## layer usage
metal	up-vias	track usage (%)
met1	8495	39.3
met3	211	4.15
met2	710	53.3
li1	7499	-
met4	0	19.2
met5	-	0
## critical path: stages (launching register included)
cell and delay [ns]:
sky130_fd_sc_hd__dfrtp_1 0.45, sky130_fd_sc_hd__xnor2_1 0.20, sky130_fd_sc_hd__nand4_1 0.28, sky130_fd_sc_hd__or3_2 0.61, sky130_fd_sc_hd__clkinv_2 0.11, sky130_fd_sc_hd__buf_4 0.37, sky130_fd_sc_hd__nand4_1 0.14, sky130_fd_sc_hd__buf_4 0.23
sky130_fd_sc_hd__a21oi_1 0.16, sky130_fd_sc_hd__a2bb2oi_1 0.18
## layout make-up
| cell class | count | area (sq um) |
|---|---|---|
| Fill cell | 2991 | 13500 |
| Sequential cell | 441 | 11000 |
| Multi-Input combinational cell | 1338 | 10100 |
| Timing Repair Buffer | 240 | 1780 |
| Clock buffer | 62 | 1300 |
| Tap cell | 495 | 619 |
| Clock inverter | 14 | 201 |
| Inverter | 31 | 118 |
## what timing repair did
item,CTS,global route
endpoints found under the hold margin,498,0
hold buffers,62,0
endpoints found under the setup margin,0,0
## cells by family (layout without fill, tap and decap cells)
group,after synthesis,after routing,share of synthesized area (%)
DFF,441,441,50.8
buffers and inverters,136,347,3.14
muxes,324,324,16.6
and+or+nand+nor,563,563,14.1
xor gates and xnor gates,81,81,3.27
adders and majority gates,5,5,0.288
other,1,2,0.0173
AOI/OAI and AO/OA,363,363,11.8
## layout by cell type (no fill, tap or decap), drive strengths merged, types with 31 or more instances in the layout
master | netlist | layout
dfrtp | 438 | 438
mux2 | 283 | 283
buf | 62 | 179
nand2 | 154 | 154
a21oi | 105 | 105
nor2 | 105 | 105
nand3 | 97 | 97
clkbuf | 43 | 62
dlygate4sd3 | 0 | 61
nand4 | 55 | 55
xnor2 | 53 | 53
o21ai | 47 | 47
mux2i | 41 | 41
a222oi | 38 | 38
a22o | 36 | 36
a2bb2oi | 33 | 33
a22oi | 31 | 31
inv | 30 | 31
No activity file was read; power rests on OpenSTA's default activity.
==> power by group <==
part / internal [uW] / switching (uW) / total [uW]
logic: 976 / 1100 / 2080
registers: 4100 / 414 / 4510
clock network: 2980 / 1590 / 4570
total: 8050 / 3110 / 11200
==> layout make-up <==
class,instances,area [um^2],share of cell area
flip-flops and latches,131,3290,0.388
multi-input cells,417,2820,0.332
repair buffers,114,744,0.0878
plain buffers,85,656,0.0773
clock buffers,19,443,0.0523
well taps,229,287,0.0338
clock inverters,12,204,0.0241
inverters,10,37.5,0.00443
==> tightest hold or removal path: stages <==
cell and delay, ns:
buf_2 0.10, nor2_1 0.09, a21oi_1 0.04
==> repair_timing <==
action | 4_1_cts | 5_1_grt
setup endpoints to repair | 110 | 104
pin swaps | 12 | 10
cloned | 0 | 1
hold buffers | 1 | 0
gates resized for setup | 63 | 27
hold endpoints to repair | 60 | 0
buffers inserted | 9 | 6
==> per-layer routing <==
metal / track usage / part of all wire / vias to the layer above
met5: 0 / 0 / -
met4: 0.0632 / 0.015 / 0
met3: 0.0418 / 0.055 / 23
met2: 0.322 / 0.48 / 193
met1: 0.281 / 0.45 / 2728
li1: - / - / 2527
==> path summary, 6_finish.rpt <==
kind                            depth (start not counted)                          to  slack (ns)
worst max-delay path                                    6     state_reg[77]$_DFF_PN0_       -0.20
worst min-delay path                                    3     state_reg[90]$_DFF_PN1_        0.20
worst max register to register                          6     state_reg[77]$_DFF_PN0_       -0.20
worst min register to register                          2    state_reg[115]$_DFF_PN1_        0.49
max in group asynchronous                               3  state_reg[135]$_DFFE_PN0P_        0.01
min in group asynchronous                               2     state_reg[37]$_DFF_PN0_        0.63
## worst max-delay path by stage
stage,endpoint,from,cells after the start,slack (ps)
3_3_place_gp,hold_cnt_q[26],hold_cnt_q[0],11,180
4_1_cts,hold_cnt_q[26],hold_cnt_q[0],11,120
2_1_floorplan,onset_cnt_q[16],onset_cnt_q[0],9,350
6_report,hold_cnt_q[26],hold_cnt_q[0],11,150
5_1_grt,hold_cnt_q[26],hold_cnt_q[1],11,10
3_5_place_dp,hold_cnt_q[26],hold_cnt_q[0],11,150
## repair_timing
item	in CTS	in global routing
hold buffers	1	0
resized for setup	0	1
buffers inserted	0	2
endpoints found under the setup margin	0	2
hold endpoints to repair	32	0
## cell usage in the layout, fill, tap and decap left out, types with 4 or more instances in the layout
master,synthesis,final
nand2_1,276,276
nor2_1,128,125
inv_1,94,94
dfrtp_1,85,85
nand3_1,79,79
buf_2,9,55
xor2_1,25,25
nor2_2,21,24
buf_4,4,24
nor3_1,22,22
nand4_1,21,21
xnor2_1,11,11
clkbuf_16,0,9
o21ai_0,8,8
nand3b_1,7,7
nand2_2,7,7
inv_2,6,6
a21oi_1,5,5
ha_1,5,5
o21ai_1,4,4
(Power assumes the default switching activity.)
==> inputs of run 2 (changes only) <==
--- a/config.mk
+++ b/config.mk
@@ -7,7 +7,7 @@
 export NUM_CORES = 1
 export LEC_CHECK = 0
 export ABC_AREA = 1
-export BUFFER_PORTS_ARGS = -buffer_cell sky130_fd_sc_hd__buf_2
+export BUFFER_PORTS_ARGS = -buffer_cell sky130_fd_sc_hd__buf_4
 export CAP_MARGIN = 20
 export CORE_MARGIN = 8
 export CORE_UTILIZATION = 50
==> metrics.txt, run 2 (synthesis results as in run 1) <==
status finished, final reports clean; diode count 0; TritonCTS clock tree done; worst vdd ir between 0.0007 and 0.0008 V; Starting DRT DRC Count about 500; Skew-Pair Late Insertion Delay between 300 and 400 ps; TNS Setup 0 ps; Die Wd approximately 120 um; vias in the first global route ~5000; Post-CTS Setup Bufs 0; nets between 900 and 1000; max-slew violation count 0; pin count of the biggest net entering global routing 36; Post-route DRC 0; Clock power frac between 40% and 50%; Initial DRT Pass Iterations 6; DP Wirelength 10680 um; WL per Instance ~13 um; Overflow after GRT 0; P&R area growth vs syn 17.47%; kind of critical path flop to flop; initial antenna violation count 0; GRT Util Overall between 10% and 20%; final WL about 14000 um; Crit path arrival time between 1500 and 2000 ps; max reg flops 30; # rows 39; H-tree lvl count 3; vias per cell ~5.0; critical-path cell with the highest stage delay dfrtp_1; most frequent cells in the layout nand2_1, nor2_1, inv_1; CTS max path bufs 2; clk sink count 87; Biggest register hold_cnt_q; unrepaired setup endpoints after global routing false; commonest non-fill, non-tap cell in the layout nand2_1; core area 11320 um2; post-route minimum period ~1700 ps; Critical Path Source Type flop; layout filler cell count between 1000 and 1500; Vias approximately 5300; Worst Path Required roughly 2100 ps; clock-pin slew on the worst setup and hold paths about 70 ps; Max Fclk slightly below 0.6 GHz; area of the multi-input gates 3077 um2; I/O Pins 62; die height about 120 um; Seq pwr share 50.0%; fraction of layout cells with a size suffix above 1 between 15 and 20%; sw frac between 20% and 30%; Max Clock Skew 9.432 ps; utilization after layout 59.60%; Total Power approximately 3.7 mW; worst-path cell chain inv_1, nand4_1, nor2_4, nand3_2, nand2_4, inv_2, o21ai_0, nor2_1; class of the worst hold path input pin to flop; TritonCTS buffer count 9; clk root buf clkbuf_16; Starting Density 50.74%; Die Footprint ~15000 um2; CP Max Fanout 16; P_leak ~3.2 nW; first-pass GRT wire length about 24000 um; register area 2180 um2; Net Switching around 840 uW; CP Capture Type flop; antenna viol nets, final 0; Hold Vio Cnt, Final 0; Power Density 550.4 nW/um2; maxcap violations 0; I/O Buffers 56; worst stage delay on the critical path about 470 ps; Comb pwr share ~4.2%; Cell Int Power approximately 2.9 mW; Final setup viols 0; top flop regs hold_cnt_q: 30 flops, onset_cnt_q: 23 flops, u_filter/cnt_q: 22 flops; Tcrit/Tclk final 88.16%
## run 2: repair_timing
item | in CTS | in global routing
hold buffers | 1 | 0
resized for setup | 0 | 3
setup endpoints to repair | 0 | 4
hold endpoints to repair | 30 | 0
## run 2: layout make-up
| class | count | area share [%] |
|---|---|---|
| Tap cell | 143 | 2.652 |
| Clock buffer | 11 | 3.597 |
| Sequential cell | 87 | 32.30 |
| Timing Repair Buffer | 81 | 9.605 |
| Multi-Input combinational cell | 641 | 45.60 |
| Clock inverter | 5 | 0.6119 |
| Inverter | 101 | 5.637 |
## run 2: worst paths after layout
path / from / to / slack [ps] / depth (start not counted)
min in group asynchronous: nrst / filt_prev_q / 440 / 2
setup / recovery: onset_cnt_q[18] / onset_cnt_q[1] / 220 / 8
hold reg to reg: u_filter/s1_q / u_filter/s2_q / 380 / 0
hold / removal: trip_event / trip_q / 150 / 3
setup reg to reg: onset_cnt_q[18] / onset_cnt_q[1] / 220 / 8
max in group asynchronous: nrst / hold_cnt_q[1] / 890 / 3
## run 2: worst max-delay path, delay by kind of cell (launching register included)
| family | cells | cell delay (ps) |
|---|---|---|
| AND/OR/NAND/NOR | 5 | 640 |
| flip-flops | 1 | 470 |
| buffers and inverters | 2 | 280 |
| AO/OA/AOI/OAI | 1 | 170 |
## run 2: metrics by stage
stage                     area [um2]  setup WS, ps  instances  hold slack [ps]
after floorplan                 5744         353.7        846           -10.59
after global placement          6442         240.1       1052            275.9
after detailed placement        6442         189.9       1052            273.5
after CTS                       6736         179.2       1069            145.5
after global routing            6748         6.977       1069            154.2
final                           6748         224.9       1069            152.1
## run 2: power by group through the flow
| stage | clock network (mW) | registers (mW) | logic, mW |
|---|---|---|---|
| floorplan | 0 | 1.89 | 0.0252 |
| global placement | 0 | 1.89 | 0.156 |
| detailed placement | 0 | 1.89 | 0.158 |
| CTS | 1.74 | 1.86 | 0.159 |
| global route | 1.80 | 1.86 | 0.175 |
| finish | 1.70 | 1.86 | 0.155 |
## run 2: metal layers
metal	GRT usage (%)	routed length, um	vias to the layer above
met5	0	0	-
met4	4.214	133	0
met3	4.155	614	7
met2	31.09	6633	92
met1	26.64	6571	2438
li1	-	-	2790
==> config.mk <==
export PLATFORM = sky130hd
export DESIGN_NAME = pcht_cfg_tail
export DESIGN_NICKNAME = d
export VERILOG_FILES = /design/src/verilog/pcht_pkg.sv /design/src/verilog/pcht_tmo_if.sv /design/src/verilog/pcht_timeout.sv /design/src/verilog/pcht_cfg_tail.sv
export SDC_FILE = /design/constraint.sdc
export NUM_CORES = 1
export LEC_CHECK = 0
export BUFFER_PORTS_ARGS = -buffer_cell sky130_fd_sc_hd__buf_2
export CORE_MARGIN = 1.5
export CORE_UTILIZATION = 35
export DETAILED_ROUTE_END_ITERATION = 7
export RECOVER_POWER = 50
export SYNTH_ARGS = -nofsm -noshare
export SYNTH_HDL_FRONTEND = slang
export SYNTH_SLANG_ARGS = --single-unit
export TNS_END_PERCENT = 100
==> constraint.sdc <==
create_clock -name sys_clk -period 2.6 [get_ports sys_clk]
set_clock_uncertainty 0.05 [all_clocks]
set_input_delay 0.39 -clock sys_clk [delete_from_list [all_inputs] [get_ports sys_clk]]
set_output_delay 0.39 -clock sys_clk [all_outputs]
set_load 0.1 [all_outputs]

**********

# [EXERCISE DESCRIPTION]
Exactly how many lines in the listing above contain the word "Sequential"? Only the number should be given.

# [WORKED SOLUTION]
2